Re-identification of Familial Database Records

Bradley Malin 1
PMCID: PMC1839550  PMID: 17238396

Abstract

Many genome-based research projects include familial relationships, such as pedigrees, with genomic data records. To protect anonymity when sharing family information, data holders remove, or encode, explicit identifiers (e.g. personal name). In this paper, however, we introduce IdentiFamily, a software program that can link de-identified family relations to named people. The program extracts genealogical knowledge from publicly available records and ascertains the re-identification risk for specific family relations. We find robust genealogies on current populations can be extracted from online sources, such as newspaper obituaries and death records. We evaluate IdentiFamily on real world data for a state’s capital city and demonstrate unique identifiability for approximately 70% of the population. IdentiFamily provides organizations with a tool to evaluate the anonymity of pedigrees prior to disclosure and design formal privacy protection techniques.

INTRODUCTION

Medical genetics and bioinformatics are coalescing to support advances in genotype-phenotype relations, gene discovery, and therapeutics development.1 Until recently, biomedical researchers conducted highly specialized gene hunting expeditions to discover and map the genomic regions that influence clinically-observable disorders. In such ventures, researchers analyzed the clinical records and genomic sequences of large families. The integration of clinical-genomic analyses proved to be quite successful and has facilitated the discovery of many disease-related genes. For example, through these models, the Huntington’s Disease gene was mapped in a Venezuelan family.2

In today’s society, decreasing costs in DNA sequencing technology, digital storage, and data processing enable biomedical researchers to conduct exploratory expeditions with statistical sophistication rivaling their specialized predecessors. As a result, research agendas have broadened and now investigate how genomic variation influences complex traits, such as pharmacokinetic response and clinical severity.

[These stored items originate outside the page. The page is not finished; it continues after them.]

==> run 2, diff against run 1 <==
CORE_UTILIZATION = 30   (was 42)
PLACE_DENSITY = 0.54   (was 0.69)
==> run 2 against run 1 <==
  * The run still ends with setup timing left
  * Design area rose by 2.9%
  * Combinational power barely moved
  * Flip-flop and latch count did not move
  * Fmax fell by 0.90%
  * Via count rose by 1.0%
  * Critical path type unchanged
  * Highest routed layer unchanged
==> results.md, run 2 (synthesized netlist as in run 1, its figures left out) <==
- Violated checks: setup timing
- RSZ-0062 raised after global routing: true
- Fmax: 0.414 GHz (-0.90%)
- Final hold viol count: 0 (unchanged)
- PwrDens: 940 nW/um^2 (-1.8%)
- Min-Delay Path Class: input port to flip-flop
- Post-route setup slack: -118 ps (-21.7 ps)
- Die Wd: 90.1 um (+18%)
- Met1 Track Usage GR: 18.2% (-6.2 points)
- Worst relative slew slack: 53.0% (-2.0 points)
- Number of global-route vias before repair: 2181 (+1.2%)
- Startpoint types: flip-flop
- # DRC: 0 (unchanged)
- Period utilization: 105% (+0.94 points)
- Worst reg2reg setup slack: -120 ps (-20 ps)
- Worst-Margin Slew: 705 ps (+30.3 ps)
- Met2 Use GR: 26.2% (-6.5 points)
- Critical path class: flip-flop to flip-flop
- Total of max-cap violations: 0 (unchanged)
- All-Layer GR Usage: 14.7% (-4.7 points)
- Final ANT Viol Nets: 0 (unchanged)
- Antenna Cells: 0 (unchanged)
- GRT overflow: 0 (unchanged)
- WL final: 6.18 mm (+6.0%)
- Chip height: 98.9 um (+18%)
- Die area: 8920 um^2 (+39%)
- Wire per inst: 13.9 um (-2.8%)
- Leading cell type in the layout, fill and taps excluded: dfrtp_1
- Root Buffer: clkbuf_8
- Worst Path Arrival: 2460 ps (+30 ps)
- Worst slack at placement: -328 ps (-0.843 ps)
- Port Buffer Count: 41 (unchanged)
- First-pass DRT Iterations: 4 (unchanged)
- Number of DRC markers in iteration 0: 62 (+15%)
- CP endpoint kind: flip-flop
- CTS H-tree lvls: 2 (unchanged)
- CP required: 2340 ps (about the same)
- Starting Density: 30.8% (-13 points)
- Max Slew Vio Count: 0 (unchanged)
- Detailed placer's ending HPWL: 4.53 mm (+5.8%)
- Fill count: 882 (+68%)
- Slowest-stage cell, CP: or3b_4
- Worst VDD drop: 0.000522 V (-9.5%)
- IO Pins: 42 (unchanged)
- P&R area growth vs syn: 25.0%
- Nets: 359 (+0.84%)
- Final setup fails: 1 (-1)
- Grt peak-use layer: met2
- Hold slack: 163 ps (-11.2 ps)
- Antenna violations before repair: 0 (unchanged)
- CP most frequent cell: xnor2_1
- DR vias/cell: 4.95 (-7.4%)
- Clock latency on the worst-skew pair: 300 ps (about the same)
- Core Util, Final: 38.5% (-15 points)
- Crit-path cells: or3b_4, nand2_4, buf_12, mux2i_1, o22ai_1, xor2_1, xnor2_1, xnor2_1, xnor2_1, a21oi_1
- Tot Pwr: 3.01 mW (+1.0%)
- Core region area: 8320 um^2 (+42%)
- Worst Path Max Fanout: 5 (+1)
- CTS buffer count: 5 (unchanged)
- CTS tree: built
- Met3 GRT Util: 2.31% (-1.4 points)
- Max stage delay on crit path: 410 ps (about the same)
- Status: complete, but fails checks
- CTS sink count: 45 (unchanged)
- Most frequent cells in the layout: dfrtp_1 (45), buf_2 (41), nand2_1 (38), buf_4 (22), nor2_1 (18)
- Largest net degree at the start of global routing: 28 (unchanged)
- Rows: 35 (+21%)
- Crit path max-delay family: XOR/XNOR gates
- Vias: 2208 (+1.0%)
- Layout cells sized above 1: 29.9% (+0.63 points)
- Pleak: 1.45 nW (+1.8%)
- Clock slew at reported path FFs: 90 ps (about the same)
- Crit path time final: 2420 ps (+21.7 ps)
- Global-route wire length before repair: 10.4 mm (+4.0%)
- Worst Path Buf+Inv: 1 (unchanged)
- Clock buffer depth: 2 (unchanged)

The ability to capture and study mass quantities of detailed biomedical information has made personalized genomics research a reality. Health records systems integrate genomic data and familial information into databases of patient-specific health information.3 Many organizations want to share or license their collections for various endeavors, from public use to for-profit projects. However, to disclose personal health information, the identities of the individuals to whom the genomic and clinical records correspond must be protected. This is necessary to maintain healthy doctor-patient relationships, as well as satisfy legal requirements, such as the HIPAA Privacy Rule.4

A number of privacy protection technologies have been proposed for genomic records. Many systems use de-identification strategies that rely on recoding and encryption of explicit identifiers (e.g. personal name, social security number, etc.). Yet, when family relations are disclosed, such as in the form of a pedigree, the potential exists for a serious privacy violation. This is because family relations reside in various formats external to the de-identified data.

In this paper, we introduce IdentiFamily, a software program that automates the re-identification of family relations using publicly available data. IdentiFamily illustrates that family relations in shared genomic data pose a privacy threat, but also serves as a tool by which organizations can measure re-identification risk and develop appropriate protection solutions.

BACKGROUND

Biomedical Research Models

Many biomedical research organizations stress the importance of historical and genealogical repositories in genome-based studies.56 They are powerful models for discovering patterns of inheritance, as well as patients that are potentially useful for research projects. Often researchers are removed from the corresponding individuals, so research is performed on de-identified data. For example, in the deCode Genetics Inc. model of data sharing and research subject discovery, encrypted lists of patients and pedigrees are provided to researchers.6 Their model hashes names into pseudonyms, but alternative models for obscuring patient names are in practice, such as reversible encryption78, one-way hashing, and random value assignment910. Regardless there remains an important constant: pseudonyms do not obscure the genealogical information that is associated with the records.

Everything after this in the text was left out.